Please report each line of the data below that contains "asynchronous".
EXTRACTED ENTRIES Start Marker
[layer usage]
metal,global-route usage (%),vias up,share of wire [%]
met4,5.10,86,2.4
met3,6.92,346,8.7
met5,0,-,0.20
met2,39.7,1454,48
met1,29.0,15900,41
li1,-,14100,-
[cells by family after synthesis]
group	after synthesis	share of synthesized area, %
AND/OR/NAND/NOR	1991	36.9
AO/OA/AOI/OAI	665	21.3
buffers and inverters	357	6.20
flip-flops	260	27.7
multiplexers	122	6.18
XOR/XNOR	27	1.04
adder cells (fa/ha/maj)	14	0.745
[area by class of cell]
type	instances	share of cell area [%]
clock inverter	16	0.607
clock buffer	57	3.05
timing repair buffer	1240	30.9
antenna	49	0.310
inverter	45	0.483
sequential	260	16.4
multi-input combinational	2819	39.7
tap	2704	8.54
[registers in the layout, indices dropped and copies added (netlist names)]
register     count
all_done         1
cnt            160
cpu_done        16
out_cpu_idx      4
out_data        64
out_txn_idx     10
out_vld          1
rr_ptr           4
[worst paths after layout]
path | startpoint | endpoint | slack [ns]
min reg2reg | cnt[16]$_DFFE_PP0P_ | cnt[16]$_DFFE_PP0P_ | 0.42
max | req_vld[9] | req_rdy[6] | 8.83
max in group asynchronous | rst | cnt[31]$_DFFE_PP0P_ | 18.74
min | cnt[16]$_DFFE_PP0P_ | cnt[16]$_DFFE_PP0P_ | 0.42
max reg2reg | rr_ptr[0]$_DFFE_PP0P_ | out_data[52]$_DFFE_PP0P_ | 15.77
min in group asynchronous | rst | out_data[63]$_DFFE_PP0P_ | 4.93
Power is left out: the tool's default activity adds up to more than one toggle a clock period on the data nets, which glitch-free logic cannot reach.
--- config.mk ---
export PLATFORM = sky130hd
export DESIGN_NAME = iob2axil
export DESIGN_NICKNAME = d
export VERILOG_FILES = /design/src/rtl/iob2axil.sv
export SDC_FILE = /design/constraint.sdc
export NUM_CORES = 1
export LEC_CHECK = 0
export ABC_CLOCK_PERIOD_IN_PS = 3400
export BUFFER_PORTS_ARGS = -buffer_cell sky130_fd_sc_hd__buf_2
export CORE_MARGIN = 3
export CORE_UTILIZATION = 48
export CTS_CLUSTER_DIAMETER = 100
export DETAILED_ROUTE_END_ITERATION = 6
export PLACE_DENSITY = 0.86
export SLEW_MARGIN = 0
export SYNTH_ARGS = -nofsm -noshare
export SYNTH_HDL_FRONTEND = slang
export SYNTH_SLANG_ARGS = --single-unit
--- constraint.sdc ---
create_clock -name clk_i -period 3.4 [get_ports clk_i]
set_input_delay 0.51 -clock clk_i [delete_from_list [all_inputs] [get_ports clk_i]]
set_output_delay 0.51 -clock clk_i [all_outputs]
set_load 0.01 [all_outputs]
==> config.mk <==
export PLATFORM = sky130hd
export DESIGN_NAME = msg_length_scanner
export DESIGN_NICKNAME = d
export VERILOG_FILES = /design/src/rtl/msg_length_scanner.sv
export SDC_FILE = /design/constraint.sdc
export NUM_CORES = 1
export LEC_CHECK = 0
export CORE_UTILIZATION = 50
export CTS_CLUSTER_DIAMETER = 80
export DETAILED_ROUTE_END_ITERATION = 8
export PLACE_DENSITY = 0.8
export RECOVER_POWER = 50
export SYNTH_ARGS = -nofsm -noshare
export SYNTH_HDL_FRONTEND = slang
export SYNTH_SLANG_ARGS = --single-unit
==> constraint.sdc <==
create_clock -name clk -period 4.05 [get_ports clk]
set_clock_uncertainty 0.1 [all_clocks]
set_input_delay 0.405 -clock clk [delete_from_list [all_inputs] [get_ports clk]]
set_output_delay 0.405 -clock clk [all_outputs]
set_load 0.05 [all_outputs]
==> src/rtl/msg_length_scanner.sv <==
// msg_length_scanner
//   Finds the bit length of a message for the SHA-256 padding stage. A start
//   latches the message, the terminator symbol and the match mode, then
//   LANES symbols are compared per clock. The reported length runs up to and
//   including the first (mode 0) or last (mode 1) terminator occurrence.
//
// Ports
//   clk        rising-edge clock
//   rst        synchronous active-high reset
//   start      scan request, accepted only while busy=0
//   mess       message, symbol i at mess[i*SYM_W +: SYM_W]
//   last_word  terminator symbol
//   mode       0 = first match, 1 = last match
//   busy       high while scanning and during the done cycle
//   done       one-cycle pulse, found/size valid
//   found      at least one match in the last completed scan
//   size       (idx+1)*SYM_W of the selected match, 0 if none
//
// state | meaning
// IDLE  | waiting for start
// SCAN  | comparing one beat of LANES symbols per cycle
// DONE  | result presented, done pulse
module msg_length_scanner #(
    parameter int SYM_W   = 4,
    parameter int NUM_SYM = 128,
    parameter int LANES   = 8,
    parameter int LEN_W   = $clog2(NUM_SYM*SYM_W)+1
) (
    input  logic                     clk,
    input  logic                     rst,
    input  logic                     start,
    input  logic [NUM_SYM*SYM_W-1:0] mess,
    input  logic [SYM_W-1:0]         last_word,
    input  logic                     mode,
    output logic                     busy,
    output logic                     done,
    output logic                     found,
    output logic [LEN_W-1:0]         size
);

    localparam int NUM_BEATS = NUM_SYM / LANES;
    localparam int BEAT_W    = (NUM_BEATS > 1) ? $clog2(NUM_BEATS) : 1;
    localparam int IDX_W     = (NUM_SYM > 1) ? $clog2(NUM_SYM) : 1;
    localparam int MSG_W     = NUM_SYM * SYM_W;

    generate
        if (LANES < 1 || (NUM_SYM % LANES) != 0) begin : g_bad_lanes
            $error("msg_length_scanner: LANES must divide NUM_SYM");
        end
    endgenerate

    typedef enum logic [1:0] {IDLE, SCAN, DONE} state_t;

    state_t             state, state_nxt;
    logic [MSG_W-1:0]   mess_q;
    logic [SYM_W-1:0]   term_q;
    logic               mode_q;
    logic [BEAT_W-1:0]  beat;
    logic               hit_q, hit_nxt;
    logic [IDX_W-1:0]   idx_q, idx_nxt;
    logic [LEN_W-1:0]   size_nxt;
    logic [LANES-1:0]   lane_hit;
    logic               accept;
    int                 lo_lane, hi_lane;

    // The latched message is shifted down one beat per SCAN cycle, so the
    // current beat always sits in the low LANES symbols. This avoids a wide
    // beat-indexed mux in front of the comparators.
    always_comb begin
        lane_hit = '0;
        for (int l = 0; l < LANES; l++)
            lane_hit[l] = (mess_q[l*SYM_W +: SYM_W] == term_q);
    end

    always_comb begin
        lo_lane = 0;
        hi_lane = 0;
        for (int l = LANES-1; l >= 0; l--)
            if (lane_hit[l]) lo_lane = l;
        for (int l = 0; l < LANES; l++)
            if (lane_hit[l]) hi_lane = l;
    end

    always_ff @(posedge clk) begin
        if (rst) state <= IDLE;
        else     state <= state_nxt;
    end

    always_comb begin
        state_nxt = state;
        accept    = 1'b0;
        hit_nxt   = hit_q;
        idx_nxt   = idx_q;
        case (state)
            IDLE: begin
                if (start) begin
                    accept    = 1'b1;
                    state_nxt = SCAN;
                end
            end
            SCAN: begin
                if (|lane_hit) begin
                    hit_nxt = 1'b1;
                    idx_nxt = IDX_W'(int'(beat)*LANES + (mode_q ? hi_lane : lo_lane));
                end
                if ((!mode_q && |lane_hit) || beat == BEAT_W'(NUM_BEATS-1))
                    state_nxt = DONE;
            end
            DONE:    state_nxt = IDLE;
            default: state_nxt = IDLE;
        endcase
    end

    assign size_nxt = LEN_W'((int'(idx_nxt) + 1) * SYM_W);

    always_ff @(posedge clk) begin
        if (rst) begin
            mess_q <= '0;
            term_q <= '0;
            mode_q <= 1'b0;
            beat   <= '0;
            hit_q  <= 1'b0;
            idx_q  <= '0;
            found  <= 1'b0;
            size   <= '0;
        end else begin
            if (accept) begin
                mess_q <= mess;
                term_q <= last_word;
                mode_q <= mode;
                beat   <= '0;
                hit_q  <= 1'b0;
                idx_q  <= '0;
            end else if (state == SCAN) begin
                mess_q <= mess_q >> (LANES*SYM_W);
                beat   <= beat + BEAT_W'(1);
                hit_q  <= hit_nxt;
                idx_q  <= idx_nxt;
            end
            // Result registers only move on DONE entry; a new start leaves
            // the previous result visible until the next scan completes.
            if (state == SCAN && state_nxt == DONE) begin
                found <= hit_nxt;
                size  <= hit_nxt ? size_nxt : '0;
            end
        end
    end

    assign busy = (state != IDLE);
    assign done = (state == DONE);

endmodule

==> results.md <==
- TritonCTS Buffers: 55
- CP Class: reg2reg
- CTS tree: yes
- Die extent in x: ~220 um
- Relative slew slack: -2.81%
- Pre-Repair DR Iteration Count: 5
- Clock buffer depth: 3
- Clock-pin slew on the worst setup and hold paths: 60 ps
- Worst Hold Class: in2reg
- Mean post-synth cell area: roughly 7.7 um2
- Worst vdd ir: 0.000339 V
- Initial antenna violation count: 29
- Drt initial violations: between 2,000 and 3,000
- First-pass GRT wire length: around 120,000 um
- R2R Setup Slk: between 300 and 400 ps
- Top post-synthesis cells by area: dfxtp_1, a311oi_1, nand2_1
- Share of cells above drive strength 1: roughly 3.9%
- CP Capture Type: register
- Vias in the first global route: about 22,000
- Via/cell ratio: 5.81
- Fin cells: ~4,000
- Worst Path Max Fanout: 95
- Post-CTS Setup Repair Bufs: 0
- Number of placement rows: between 70 and 80
- Gp weighted congestion: between 0.9 and 1
- Power Density: between 500 and 600 nW/um2
- CTS HTree Levels: 2
- Area Overhead vs Synth: 32.0%
- Final hold vios: 0
- Top_reg_cell synth: dfxtp_1
- Worst hold path cell count: 3
- Final setup vio count: 0
- Nets: 3,871
- Starting Density: just over 50%
- Arrival time at the worst endpoint: slightly above 4000 ps
- Asr flop ratio synth: 0%
- #FFs+latches synth: 540
- Syn. warnings: 0
- Clock sinks: 540
- Die ar.: between 40,000 and 50,000 um2
- RSZ-0062 raised after global routing: false
- Leakage power: 11.3 nW
- Crit-path leading delay family: simple AND/OR/NAND/NOR gates
- Largest net degree at the start of global routing: about 170
- Period utilization: 91.3%
- Resize count post-CTS: 0
- Reg2reg path depth: 5
- Cell mode on critical path: nand2_1
- CP Buf/Inv Count: 1
- Worst-skew pair later-pin latency: roughly 600 ps
- Post-route DRC: 0
- Critical Path RT: roughly 4500 ps
- Die Y: 217 um
- Clock Root Buffer: clkbuf_16
- Top cells by count, synth: nand2_1, dfxtp_1, nor2_1
- Reg2reg start: state[1]$_SDFF_PP0_
- Top cell type's share of synthesized area: between 40% and 50%
- Run status: finished, violations left
- Failing checks: capacitance limit, slew limit
- Worst hold endpoint: mess_q[500]$_SDFFE_PP0P_
- Crit path time final: between 3000 and 4000 ps
- Post-Synthesis Cell Area: about 23,000 um2
- Most common cell in the netlist: nand2_1
- FF-to-FF End: mess_q[82]$_SDFFE_PP0P_
- IO Pins: 533
- Sum Neg Setup Slack: 0 ps
- Max frequency: around 270 MHz
- Avg WL per Cell: ~20 um
- Post-synth top area cell: dfxtp_1
- Highest-delay cell along the critical path: clkbuf_4
- Worst hold start: mess[500]
- I/O Buffers: 530
- Number of synthesized flops with an enable pin: 0
- GRT Util Overall: approximately 32%
- GRT Residual Overflow: 0
- Placed cells: slightly below 4,000
- Startpoint Class: register
- DRT antenna net count: 0
- HPWL Detailed: 55,700 um
- Post-Synthesis Cells: roughly 3,000
- CTS Hold Bufs: 0
- Final Max Tran Viols: 18
- Routed WL: 79,100 um
- Slowest Stage Delay on Critical Path: approximately 1100 ps
- Post-synthesis sequential area ratio: 46.8%
- Worst Max-Slew Pin Slew: around 1500 ps
- Core footprint: 45,500 um2
- Via Count: roughly 23,000
- Max-cap violations: 1
- Worst-path cell chain: nor2_1 > nand2_1 > clkbuf_4 > nand2_1 > a311oi_1
- Cell variety after synth: 46
-- tightest hold or removal path, delay by kind of cell --
family                 cells  cell delay [ps]
AO/OA/AOI/OAI              1               50
buffers and inverters      1              400
AND/OR/NAND/NOR            1               60
-- stage by stage --
step | util [%] | power (W) | worst slack (ps) | hold WS, ps | area (um2)
after detailed placement | 62.9 | 0.0100 | 561 | 355 | 28600
after floorplan | - | 0.00870 | 1090 | 331 | 23100
final | 67.1 | 0.0153 | 352 | 265 | 30500
after global routing | 67.0 | 0.0160 | 181 | 269 | 30500
after global placement | 62.9 | 0.00992 | 694 | 350 | 28600
after CTS | 67.1 | 0.0153 | 534 | 243 | 30500
-- state kept, by name, indices dropped and copies added, names as in the netlist --
name    cells
mode_q      1
size        8
hit_q       1
idx_q       7
mess_q    512
term_q      4
beat        4
found       1
state       2
-- logic make-up (layout without fill, tap and decap cells) --
kind of cell             after synthesis  in the layout  share of synthesized area, %
XOR/XNOR                              38             38                          1.44
buffers and inverters                299            674                          5.03
AND/OR/NAND/NOR                     1580           1580                          26.3
AO/OA/AOI/OAI                        550            550                          20.0
other                                  1             24                        0.0162
flip-flops                           540            540                          46.8
multiplexers                           6              6                         0.265
adder cells (fa/ha/maj)                2              2                         0.108
-- worst max-delay path by stage --
stage                                 from                  endpoint  cells past startpoint
global placement    term_q[0]$_SDFFE_PP0P_      size[8]$_SDFFE_PP0P_                     10
finish                 state[1]$_SDFF_PP0_   mess_q[82]$_SDFFE_PP0P_                      5
CTS                 term_q[0]$_SDFFE_PP0P_      size[8]$_SDFFE_PP0P_                     10
floorplan           term_q[3]$_SDFFE_PP0P_      size[6]$_SDFFE_PP0P_                     12
global route           state[1]$_SDFF_PP0_  mess_q[303]$_SDFFE_PP0P_                      5
detailed placement  term_q[0]$_SDFFE_PP0P_      size[8]$_SDFFE_PP0P_                     10
-- power by group --
group / switching [W] / internal [W] / total [W]
sequential: 0.000455 / 0.00606 / 0.00651
combinational: 0.00204 / 0.00140 / 0.00344
clock: 0.00214 / 0.00319 / 0.00533
total: 0.00463 / 0.0106 / 0.0153
-- metal layers --
layer  wire length (um)  share of wire (%)  up-vias  global-route usage (%)
li1                   -                  -    11149                       -
met1              30800                 39    10990                    38.9
met3               5950                7.5      220                    6.23
met5                104               0.13        -                       0
met2              37600                 48      952                    53.0
met4               4580                5.8       16                    19.9
-- placed cells by master (no fill, tap or decap), types with 14 or more instances in the layout --
cell type / count
nand3_1: 36
buf_12: 19
dfxtp_1: 540
xor2_1: 15
a21oi_1: 45
buf_4: 14
a311oi_1: 480
xnor2_1: 23
nor2_1: 501
clkdlybuf4s50_1: 520
clkbuf_16: 57
nand2_1: 1015
diode_2: 22
-- final cells by class --
cell class / count / area (um2)
clock inverter: 17 / 238
sequential: 540 / 10800
timing repair buffer: 567 / 5820
multi-input combinational: 2178 / 11200
clock buffer: 83 / 1650
fill: 3871 / 15000
antenna: 22 / 55.1
tap: 600 / 751
inverter: 7 / 26.3
Note: power is estimated with default switching activity, not from simulation.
EXTRACTED ENTRIES End Marker
• _OUTPUT OF THE TASK_:
max in group asynchronous | rst | cnt[31]$_DFFE_PP0P_ | 18.74
min in group asynchronous | rst | out_data[63]$_DFFE_PP0P_ | 4.93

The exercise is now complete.